Alias: Carlo Costantino
Born: January 20 1874
Nationality: Sicilian
Died:
Where: Mental hospital
Cause: VD
Killer: Syphilis
Carlo Costantino, was born during 1874 in Partinico, a town in the province of Palermo, Sicily.
He arrived in New York around 1905. Agent Flynn, of the Secret Service, claimed that Costantino ran a business along with Antonino Passananti, called the ‘Roma Contruction Company’.
Costantino and Passananti sailed to Sicily around the same time as Lieutenant Petrosino in 1909. Upon his arrival, Costantino sent a telegram to Giuseppe Morello in New York: ‘I LoBaido work Fontana’. Shortly after, Petrosino was murdered in Palermo.
Baldassare Ceola, the police commissioner of Palermo, drew a list of suspects connected with the killing. He eventually narrowed this list down to his prime suspects: Vito Cascioferro, Giovanni Pecoraro, and Carlo Costantino.
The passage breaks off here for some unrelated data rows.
`src/rtl/hybrid_dac_pkg.sv`:
```
// Shared types and constant helpers for the hybrid PWM / sigma-delta DAC.
package hybrid_dac_pkg;

  // Anti-pop sequencer states
  typedef enum logic [1:0] {
    ST_INIT = 2'd0,
    ST_RUN  = 2'd1,
    ST_TERM = 2'd2,
    ST_DONE = 2'd3
  } dac_state_e;

  // Full-scale input maps to (2^p - 2) PWM steps, expressed in DW-bit units
  function automatic logic [63:0] scale_const(input int dw, input int p);
    logic [63:0] k;
    k = (64'd1 << p) - 64'd2;
    return k << (dw - p);
  endfunction

  // Rounding offset of the scaled product: one PWM step in the product domain
  function automatic logic [63:0] offset_const(input int dw, input int p);
    return 64'd1 << (2 * dw - p);
  endfunction

endpackage

```
`src/rtl/hybrid_pwm_sd_scaler.sv`:
```
// Shared combinational scale-and-add: sum = ((x*K + OFF) >> DW) + frac + dith.
// The result cannot wrap with dith == 0: the scaled value tops out below
// (2^P - 1) * 2^(DW-P) and frac is strictly below 2^(DW-P).
module hybrid_pwm_sd_scaler
  import hybrid_dac_pkg::*;
#(
  parameter int DW       = 16,
  parameter int PWM_BITS = 5
) (
  input  logic [DW-1:0]          x,
  input  logic [DW-PWM_BITS-1:0] frac,
  input  logic [DW-1:0]          dith,
  output logic [DW-1:0]          sum
);

  localparam logic [2*DW-1:0] SCALE  = (2*DW)'(scale_const(DW, PWM_BITS));
  localparam logic [2*DW-1:0] OFFSET = (2*DW)'(offset_const(DW, PWM_BITS));

  logic [DW-1:0] s;

  // Full-precision product, upper half kept
  assign s   = DW'(({{DW{1'b0}}, x} * SCALE + OFFSET) >> DW);
  assign sum = s + {{PWM_BITS{1'b0}}, frac} + dith;

endmodule

```
`src/rtl/hybrid_pwm_sd_mc.sv`:
```
// Multi-channel hybrid PWM / first-order sigma-delta audio DAC with an
// anti-pop ramp sequencer. One scaler is shared round-robin: channel ch
// is refreshed at each PWM period end, so each channel updates once every
// CHANNELS periods.
// Optional dither: define HYBRID_PWM_SD_DITHER_EN to add LFSR noise below
// the threshold split while running.
module hybrid_pwm_sd_mc
  import hybrid_dac_pkg::*;
#(
  parameter int                   CHANNELS   = 2,
  parameter int                   DW         = 16,
  parameter int                   PWM_BITS   = 5,
  parameter int                   DUMP_BITS  = 8,
  parameter int                   RAMP_BITS  = 14,
  parameter logic [RAMP_BITS-1:0] RAMP_START = 14'h3E00
) (
  input  logic                   clk,
  input  logic                   reset,
  input  logic                   terminate,
  input  logic [CHANNELS*DW-1:0] d,
  output logic [CHANNELS-1:0]    q,
  output logic                   running,
  output logic                   terminated
);

  localparam int FW   = DW - PWM_BITS;
  localparam int CW   = (CHANNELS > 1) ? $clog2(CHANNELS) : 1;
  localparam int RMSB = RAMP_BITS - 1;

  // Accumulator reset value has its top 4 bits set; only the fraction is
  // stored, the integer part of the last sum lives in thr.
  localparam logic [DW-1:0]       ACC_RST   = {4'hF, {(DW-4){1'b0}}};
  localparam logic [FW-1:0]       FRAC_RST  = ACC_RST[FW-1:0];
  localparam logic [FW-1:0]       FRAC_HALF = {1'b1, {(FW-1){1'b0}}};
  localparam logic [PWM_BITS-1:0] THR_RST   = {{(PWM_BITS-1){1'b1}}, 1'b0};

  logic [PWM_BITS-1:0]  cnt;
  logic [PWM_BITS-1:0]  thr      [CHANNELS];
  logic [FW-1:0]        acc_frac [CHANNELS];
  logic [CW-1:0]        ch;
  logic [DUMP_BITS-1:0] dump_cnt;
  logic                 dump;
  logic                 period_end;
  logic [RAMP_BITS-1:0] ramp, ramp_n;
  dac_state_e           state, state_n;

  logic [DW-1:0] ramp_x;
  logic [DW-1:0] d_sel;
  logic [DW-1:0] x_sel;
  logic [FW-1:0] frac_sel;
  logic [DW-1:0] dith;
  logic [DW-1:0] sum;

  assign period_end = (cnt == '1);

  // Ramp value aligned to the top of the sample word
  always_comb begin
    ramp_x = '0;
    ramp_x[DW-1 -: RAMP_BITS] = ramp;
  end

  assign d_sel    = d[ch*DW +: DW];
  assign x_sel    = (state == ST_RUN) ? d_sel : ramp_x;
  assign frac_sel = acc_frac[ch];

`ifdef HYBRID_PWM_SD_DITHER_EN
  logic [15:0] lfsr;

  // Galois LFSR stepped once per PWM period
  always_ff @(posedge clk) begin
    if (reset) begin
      lfsr <= 16'hACE1;
    end else if (period_end) begin
      lfsr <= lfsr[0] ? ((lfsr >> 1) ^ 16'hB400) : (lfsr >> 1);
    end
  end

  // Dither only while playing real samples
  always_comb begin
    dith = '0;
    if (state == ST_RUN) dith[FW-3:0] = lfsr[FW-3:0];
  end
`else
  assign dith = '0;
`endif

  hybrid_pwm_sd_scaler #(
    .DW       (DW),
    .PWM_BITS (PWM_BITS)
  ) u_scaler (
    .x    (x_sel),
    .frac (frac_sel),
    .dith (dith),
    .sum  (sum)
  );

  // PWM counter and outputs; the period-end set wins over the threshold clear
  always_ff @(posedge clk) begin
    if (reset) begin
      cnt <= '1;
      q   <= '1;
    end else begin
      cnt <= cnt + 1'b1;
      for (int c = 0; c < CHANNELS; c++) begin
        if (period_end)       q[c] <= 1'b1;
        else if (cnt == thr[c]) q[c] <= 1'b0;
      end
    end
  end

  // Round-robin sigma-delta update; dump recentres every fraction
  always_ff @(posedge clk) begin
    if (reset) begin
      ch <= '0;
      for (int c = 0; c < CHANNELS; c++) begin
        thr[c]      <= THR_RST;
        acc_frac[c] <= FRAC_RST;
      end
    end else begin
      if (period_end) begin
        thr[ch]      <= sum[DW-1 -: PWM_BITS];
        acc_frac[ch] <= sum[FW-1:0];
        ch           <= (ch == CW'(CHANNELS - 1)) ? '0 : ch + 1'b1;
      end
      if (dump) begin
        for (int c = 0; c < CHANNELS; c++) acc_frac[c] <= FRAC_HALF;
      end
    end
  end

  // Dump divider: one-cycle pulse just after the period end that saw zero
  always_ff @(posedge clk) begin
    if (reset) begin
      dump_cnt <= '0;
      dump     <= 1'b0;
    end else begin
      dump <= period_end && (dump_cnt == '0);
      if (period_end) dump_cnt <= dump_cnt + 1'b1;
    end
  end

  // Anti-pop sequencer next state and ramp
  always_comb begin
    state_n = state;
    ramp_n  = ramp;
    case (state)
      ST_INIT: begin
        if (dump) begin
          if (!ramp[RMSB]) begin
            state_n = ST_RUN;
          end else begin
            ramp_n = ramp - 1'b1;
            if (!ramp_n[RMSB]) state_n = ST_RUN;
          end
        end
      end
      ST_RUN: begin
        if (terminate) begin
          ramp_n  = ramp + 1'b1;
          state_n = ST_TERM;
        end
      end
      ST_TERM: begin
        if (dump) begin
          if (!terminate) begin
            state_n = ST_INIT;
          end else if (ramp == '1) begin
            state_n = ST_DONE;
          end else begin
            ramp_n = ramp + 1'b1;
            if (ramp_n == '1) state_n = ST_DONE;
          end
        end
      end
      ST_DONE: begin
        ramp_n = '1;
        if (dump && !terminate) state_n = ST_INIT;
      end
      default: state_n = ST_INIT;
    endcase
  end

  // Sequencer registers and registered status decodes
  always_ff @(posedge clk) begin
    if (reset) begin
      state      <= ST_INIT;
      ramp       <= RAMP_START;
      running    <= 1'b0;
      terminated <= 1'b0;
    end else begin
      state      <= state_n;
      ramp       <= ramp_n;
      running    <= (state_n == ST_RUN);
      terminated <= (state_n == ST_DONE);
    end
  end

endmodule

```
In a later report Baldassare Ceola spoke of the questioning of Carlo Costantino and Antonino Passananti. The report referred to the cable message, sent upon their return to Sicily, to Giuseppe Morello in New York: “I LoBaido work Fontana”. Ceola claimed that LoBaido was a fictitious name used by Passananti. Costantino had been found with photographs of a New York shop under the name “PECORARO-LOBAIDO”. The report concluded that Carlo Costantino and Antonino Passananti were the likely perpetrators of the crime, with Vito Cascioferro the mastermind.
According to the book, “The Origin of Organized Crime in America” by David Critchely, which studied the Sicilian documentation on this case, Costantino and Passananti were seen together in the vicinity of the killing. They both gave contradictory accounts to the police, and Passananti disappeared soon after the killing.
Costantino was deported from Sicily in 1932 to Lampedusa, an island where the facists sent political and criminal prisoners. On his return to Parlermo he opened a feed warehouse, but died soon afterward in a mental hospital riddled with syphilis.